Using the records below, quote only the span that opens with the line containing "cell | count | area (µm²)" and closes with the line containing "ABC_AREA = 0", exactly and inclusively.

:: RECORDS FOR THIS TASK

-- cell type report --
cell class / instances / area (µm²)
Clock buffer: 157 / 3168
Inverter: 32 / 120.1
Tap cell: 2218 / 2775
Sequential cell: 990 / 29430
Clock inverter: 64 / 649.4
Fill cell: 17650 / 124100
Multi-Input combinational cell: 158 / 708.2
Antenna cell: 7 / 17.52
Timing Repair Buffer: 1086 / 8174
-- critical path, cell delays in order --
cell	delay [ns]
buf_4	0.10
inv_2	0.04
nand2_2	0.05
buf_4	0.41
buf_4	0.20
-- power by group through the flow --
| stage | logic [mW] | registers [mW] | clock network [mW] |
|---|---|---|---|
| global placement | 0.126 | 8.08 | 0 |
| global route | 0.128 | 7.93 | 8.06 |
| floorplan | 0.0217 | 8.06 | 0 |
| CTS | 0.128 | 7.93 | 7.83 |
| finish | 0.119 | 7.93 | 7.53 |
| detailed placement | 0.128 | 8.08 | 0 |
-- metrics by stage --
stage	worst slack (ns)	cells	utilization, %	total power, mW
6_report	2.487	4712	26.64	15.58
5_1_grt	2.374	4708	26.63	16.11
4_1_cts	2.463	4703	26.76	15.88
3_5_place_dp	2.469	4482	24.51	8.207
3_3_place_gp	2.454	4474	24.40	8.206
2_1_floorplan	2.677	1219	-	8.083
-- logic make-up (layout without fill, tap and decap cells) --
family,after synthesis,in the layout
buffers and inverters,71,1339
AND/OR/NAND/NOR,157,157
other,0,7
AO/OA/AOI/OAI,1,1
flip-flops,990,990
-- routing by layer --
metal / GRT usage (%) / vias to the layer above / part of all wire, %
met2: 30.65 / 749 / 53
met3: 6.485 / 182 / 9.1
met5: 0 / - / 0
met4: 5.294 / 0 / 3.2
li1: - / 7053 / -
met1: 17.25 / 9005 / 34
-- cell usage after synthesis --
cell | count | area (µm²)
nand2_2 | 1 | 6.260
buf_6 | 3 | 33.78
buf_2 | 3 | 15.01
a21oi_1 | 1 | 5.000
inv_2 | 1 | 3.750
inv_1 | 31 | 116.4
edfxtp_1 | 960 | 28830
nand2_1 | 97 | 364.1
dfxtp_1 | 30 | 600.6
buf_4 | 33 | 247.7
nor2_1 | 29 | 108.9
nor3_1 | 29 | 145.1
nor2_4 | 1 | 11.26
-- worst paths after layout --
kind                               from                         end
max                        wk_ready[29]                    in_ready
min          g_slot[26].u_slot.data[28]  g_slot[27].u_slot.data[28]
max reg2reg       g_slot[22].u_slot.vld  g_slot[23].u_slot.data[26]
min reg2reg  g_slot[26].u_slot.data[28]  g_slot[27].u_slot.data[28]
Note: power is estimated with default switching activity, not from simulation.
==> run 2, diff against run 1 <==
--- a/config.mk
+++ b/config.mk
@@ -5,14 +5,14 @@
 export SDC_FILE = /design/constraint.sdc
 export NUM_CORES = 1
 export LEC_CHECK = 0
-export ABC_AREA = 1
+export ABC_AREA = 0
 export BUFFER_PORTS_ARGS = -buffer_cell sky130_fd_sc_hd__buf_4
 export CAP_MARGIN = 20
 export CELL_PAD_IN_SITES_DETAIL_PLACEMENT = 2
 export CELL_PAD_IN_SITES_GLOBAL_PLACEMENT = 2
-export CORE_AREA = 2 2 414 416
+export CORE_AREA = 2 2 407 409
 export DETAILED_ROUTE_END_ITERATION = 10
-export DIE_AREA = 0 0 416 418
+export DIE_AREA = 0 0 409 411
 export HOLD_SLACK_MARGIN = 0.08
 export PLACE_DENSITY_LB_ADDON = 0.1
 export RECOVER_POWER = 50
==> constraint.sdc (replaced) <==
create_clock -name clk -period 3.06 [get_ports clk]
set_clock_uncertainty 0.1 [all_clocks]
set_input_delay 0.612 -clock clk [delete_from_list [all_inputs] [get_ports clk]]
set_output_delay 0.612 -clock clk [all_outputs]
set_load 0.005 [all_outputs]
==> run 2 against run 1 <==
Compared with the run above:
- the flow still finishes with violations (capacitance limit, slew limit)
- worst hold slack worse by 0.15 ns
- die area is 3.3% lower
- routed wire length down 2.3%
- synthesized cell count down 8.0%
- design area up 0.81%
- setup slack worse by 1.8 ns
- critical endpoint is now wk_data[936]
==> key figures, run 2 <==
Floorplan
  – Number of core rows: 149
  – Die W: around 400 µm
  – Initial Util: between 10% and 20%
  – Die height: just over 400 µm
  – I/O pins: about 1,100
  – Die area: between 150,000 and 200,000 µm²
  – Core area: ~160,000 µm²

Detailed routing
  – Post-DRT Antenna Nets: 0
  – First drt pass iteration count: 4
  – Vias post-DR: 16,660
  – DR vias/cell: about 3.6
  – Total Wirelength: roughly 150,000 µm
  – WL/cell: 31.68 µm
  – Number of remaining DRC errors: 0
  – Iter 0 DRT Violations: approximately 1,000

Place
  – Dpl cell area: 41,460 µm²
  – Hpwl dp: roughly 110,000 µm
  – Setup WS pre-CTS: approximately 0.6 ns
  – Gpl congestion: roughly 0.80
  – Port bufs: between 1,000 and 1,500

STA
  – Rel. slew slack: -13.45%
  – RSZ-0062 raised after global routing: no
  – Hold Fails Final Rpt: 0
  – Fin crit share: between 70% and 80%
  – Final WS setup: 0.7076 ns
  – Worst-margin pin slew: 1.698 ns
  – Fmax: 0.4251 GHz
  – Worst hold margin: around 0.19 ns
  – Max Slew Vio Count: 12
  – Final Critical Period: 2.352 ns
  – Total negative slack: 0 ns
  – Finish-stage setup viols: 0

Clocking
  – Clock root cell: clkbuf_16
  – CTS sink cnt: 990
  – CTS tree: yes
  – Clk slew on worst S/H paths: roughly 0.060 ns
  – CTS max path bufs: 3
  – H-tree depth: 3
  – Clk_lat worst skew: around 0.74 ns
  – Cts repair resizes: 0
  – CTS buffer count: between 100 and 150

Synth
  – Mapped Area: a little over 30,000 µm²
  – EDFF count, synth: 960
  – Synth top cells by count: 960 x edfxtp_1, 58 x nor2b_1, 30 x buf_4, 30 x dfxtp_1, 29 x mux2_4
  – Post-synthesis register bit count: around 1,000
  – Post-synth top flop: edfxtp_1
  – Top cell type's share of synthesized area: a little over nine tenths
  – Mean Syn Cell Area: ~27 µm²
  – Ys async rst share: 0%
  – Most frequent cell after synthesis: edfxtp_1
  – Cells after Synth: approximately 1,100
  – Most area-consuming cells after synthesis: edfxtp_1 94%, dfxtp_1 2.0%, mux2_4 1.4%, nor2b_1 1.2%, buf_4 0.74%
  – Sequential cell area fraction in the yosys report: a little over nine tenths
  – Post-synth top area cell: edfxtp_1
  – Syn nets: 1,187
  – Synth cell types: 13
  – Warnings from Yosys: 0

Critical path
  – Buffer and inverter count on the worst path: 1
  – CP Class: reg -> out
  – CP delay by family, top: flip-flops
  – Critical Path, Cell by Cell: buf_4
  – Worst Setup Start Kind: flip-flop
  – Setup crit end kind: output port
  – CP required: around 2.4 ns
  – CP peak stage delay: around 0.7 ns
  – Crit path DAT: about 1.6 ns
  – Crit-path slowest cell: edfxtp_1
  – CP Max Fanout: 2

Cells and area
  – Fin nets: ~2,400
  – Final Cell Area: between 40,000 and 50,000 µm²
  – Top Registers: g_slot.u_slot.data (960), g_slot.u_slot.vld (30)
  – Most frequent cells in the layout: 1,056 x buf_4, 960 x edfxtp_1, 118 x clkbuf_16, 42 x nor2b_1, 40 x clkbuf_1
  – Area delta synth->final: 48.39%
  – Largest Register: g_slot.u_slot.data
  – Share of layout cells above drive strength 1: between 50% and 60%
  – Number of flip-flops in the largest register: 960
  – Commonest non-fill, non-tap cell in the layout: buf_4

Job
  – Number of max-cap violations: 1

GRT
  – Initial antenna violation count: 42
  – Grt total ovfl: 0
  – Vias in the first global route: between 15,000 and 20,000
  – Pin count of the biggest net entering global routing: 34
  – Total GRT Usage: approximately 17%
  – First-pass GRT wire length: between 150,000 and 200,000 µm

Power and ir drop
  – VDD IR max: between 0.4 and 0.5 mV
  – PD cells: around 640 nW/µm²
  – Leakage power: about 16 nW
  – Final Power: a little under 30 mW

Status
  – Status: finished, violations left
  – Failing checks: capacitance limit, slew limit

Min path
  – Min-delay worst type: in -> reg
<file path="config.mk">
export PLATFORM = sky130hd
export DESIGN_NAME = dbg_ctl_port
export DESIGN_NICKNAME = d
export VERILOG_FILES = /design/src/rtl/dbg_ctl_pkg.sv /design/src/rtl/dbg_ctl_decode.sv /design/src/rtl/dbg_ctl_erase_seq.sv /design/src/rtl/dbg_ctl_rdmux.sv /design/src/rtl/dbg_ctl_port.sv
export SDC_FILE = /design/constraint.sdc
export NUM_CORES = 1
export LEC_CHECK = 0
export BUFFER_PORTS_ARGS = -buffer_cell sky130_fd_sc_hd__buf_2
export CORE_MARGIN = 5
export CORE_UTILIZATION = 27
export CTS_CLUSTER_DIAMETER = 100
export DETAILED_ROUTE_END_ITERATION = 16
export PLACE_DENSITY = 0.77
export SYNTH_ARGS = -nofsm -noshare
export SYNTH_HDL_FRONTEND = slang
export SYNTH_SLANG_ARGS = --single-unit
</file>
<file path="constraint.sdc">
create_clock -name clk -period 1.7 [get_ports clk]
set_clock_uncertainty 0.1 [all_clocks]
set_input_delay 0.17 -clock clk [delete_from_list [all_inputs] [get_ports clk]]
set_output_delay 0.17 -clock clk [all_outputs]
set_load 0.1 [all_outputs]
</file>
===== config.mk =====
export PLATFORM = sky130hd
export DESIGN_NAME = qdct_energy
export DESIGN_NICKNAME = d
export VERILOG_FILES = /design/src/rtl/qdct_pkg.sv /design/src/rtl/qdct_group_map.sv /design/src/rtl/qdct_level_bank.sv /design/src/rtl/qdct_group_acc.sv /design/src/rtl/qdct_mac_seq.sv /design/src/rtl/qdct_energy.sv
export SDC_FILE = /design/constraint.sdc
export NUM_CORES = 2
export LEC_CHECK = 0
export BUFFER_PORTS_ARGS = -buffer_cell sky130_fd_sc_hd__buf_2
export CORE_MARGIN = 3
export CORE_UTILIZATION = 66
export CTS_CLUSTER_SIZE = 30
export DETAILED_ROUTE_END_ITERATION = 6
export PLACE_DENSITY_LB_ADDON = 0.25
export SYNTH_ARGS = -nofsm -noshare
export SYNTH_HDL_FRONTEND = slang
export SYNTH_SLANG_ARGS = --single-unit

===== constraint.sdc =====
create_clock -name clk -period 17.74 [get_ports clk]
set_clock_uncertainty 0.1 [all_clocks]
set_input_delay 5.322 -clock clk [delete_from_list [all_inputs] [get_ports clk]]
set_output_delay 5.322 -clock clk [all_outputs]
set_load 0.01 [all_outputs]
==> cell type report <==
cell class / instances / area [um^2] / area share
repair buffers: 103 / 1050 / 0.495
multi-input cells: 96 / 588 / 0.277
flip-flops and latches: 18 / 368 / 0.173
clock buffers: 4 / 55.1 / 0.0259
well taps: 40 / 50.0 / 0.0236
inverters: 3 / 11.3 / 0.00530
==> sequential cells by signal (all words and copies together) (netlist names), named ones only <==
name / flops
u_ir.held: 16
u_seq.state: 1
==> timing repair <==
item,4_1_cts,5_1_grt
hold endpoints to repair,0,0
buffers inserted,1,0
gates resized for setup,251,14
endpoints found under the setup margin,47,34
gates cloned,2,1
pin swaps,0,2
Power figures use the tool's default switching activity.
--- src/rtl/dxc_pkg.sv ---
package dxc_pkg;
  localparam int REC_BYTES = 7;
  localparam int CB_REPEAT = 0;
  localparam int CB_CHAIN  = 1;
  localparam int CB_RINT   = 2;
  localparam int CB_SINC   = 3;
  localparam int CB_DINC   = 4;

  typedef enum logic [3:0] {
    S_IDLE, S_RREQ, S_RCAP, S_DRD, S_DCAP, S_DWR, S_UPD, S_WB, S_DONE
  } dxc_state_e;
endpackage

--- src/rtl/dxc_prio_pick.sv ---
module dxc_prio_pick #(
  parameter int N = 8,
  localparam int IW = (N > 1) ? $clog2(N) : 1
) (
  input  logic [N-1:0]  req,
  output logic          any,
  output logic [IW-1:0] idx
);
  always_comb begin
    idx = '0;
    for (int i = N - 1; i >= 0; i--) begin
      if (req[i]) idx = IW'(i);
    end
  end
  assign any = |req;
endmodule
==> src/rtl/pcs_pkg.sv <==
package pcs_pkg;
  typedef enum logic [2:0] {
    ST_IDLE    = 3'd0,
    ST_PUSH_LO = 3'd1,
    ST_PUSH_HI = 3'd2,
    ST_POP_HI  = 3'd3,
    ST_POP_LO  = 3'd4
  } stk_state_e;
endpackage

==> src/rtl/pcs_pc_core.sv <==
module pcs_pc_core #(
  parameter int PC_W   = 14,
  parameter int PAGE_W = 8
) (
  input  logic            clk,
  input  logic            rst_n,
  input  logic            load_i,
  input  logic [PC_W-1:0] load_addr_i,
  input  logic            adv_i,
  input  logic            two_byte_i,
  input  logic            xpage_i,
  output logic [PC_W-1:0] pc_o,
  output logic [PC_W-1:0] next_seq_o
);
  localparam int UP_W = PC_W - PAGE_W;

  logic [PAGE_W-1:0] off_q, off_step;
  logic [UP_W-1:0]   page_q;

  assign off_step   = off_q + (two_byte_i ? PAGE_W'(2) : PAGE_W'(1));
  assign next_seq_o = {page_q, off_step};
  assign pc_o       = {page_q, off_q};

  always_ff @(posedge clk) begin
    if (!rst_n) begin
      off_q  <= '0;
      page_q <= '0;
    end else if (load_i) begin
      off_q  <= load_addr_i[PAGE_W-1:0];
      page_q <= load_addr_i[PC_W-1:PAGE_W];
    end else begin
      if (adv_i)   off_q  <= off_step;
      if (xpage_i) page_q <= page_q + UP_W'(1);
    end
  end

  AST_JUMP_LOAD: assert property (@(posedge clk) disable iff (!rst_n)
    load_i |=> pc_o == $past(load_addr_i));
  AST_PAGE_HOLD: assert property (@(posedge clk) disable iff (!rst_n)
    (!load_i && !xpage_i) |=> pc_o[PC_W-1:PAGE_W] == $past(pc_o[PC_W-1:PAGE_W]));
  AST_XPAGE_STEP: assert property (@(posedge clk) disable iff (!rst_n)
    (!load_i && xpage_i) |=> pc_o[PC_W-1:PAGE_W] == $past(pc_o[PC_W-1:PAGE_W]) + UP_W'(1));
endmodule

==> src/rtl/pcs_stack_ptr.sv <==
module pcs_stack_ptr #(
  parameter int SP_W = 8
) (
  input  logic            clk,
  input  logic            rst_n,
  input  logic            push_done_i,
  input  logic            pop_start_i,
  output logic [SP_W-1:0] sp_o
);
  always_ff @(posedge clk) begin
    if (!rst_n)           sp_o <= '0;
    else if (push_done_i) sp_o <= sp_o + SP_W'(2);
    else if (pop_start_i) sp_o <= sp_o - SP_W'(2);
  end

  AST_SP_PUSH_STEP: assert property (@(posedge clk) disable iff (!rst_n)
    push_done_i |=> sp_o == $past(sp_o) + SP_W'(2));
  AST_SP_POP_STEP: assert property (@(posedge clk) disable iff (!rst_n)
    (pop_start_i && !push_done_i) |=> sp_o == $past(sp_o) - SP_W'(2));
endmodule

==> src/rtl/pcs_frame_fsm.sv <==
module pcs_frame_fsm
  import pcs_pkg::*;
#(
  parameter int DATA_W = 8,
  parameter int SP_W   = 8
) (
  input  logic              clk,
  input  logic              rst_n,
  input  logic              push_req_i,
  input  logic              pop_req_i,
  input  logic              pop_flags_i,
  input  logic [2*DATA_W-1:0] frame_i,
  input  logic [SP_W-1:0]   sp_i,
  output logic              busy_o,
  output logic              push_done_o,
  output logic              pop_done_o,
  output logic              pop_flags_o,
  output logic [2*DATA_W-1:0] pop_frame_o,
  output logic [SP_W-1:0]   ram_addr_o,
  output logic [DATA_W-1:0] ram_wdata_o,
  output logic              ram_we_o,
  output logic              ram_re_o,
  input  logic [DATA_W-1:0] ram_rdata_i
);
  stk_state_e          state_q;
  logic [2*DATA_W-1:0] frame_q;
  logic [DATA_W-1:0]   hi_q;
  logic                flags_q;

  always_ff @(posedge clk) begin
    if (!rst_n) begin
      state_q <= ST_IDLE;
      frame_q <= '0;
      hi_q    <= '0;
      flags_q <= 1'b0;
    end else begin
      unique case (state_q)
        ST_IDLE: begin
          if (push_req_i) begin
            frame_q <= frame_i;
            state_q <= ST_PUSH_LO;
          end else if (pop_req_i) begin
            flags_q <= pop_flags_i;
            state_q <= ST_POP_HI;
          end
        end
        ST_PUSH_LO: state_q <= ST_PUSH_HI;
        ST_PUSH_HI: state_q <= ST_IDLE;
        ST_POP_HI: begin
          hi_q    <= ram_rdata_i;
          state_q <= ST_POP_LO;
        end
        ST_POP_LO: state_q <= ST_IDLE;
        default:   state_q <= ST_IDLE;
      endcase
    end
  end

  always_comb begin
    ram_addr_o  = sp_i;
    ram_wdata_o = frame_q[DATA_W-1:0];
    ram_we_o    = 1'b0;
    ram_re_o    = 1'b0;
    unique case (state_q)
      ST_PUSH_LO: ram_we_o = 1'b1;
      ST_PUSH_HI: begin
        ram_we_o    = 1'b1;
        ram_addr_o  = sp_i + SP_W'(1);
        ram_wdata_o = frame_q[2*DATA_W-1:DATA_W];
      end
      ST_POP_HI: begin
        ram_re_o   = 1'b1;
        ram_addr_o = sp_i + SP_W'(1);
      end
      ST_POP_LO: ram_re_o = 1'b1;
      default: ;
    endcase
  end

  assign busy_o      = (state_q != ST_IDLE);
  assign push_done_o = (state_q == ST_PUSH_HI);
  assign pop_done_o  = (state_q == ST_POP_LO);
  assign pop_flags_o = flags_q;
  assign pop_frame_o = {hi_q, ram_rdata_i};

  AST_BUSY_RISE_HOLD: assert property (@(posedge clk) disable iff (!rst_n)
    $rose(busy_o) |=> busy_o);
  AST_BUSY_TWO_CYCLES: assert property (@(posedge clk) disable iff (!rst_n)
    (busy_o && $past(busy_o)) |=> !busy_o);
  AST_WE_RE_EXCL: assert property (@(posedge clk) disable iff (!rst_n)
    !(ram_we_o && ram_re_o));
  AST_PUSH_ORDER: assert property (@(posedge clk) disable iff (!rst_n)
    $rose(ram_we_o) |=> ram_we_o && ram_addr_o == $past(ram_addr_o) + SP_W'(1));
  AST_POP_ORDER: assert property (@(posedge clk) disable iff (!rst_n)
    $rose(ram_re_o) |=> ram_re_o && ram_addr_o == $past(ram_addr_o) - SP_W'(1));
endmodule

::::

__SOLUTION FOR THIS EXERCISE__.
cell | count | area (µm²)
nand2_2 | 1 | 6.260
buf_6 | 3 | 33.78
buf_2 | 3 | 15.01
a21oi_1 | 1 | 5.000
inv_2 | 1 | 3.750
inv_1 | 31 | 116.4
edfxtp_1 | 960 | 28830
nand2_1 | 97 | 364.1
dfxtp_1 | 30 | 600.6
buf_4 | 33 | 247.7
nor2_1 | 29 | 108.9
nor3_1 | 29 | 145.1
nor2_4 | 1 | 11.26
-- worst paths after layout --
kind                               from                         end
max                        wk_ready[29]                    in_ready
min          g_slot[26].u_slot.data[28]  g_slot[27].u_slot.data[28]
max reg2reg       g_slot[22].u_slot.vld  g_slot[23].u_slot.data[26]
min reg2reg  g_slot[26].u_slot.data[28]  g_slot[27].u_slot.data[28]
Note: power is estimated with default switching activity, not from simulation.
==> run 2, diff against run 1 <==
--- a/config.mk
+++ b/config.mk
@@ -5,14 +5,14 @@
 export SDC_FILE = /design/constraint.sdc
 export NUM_CORES = 1
 export LEC_CHECK = 0
-export ABC_AREA = 1
+export ABC_AREA = 0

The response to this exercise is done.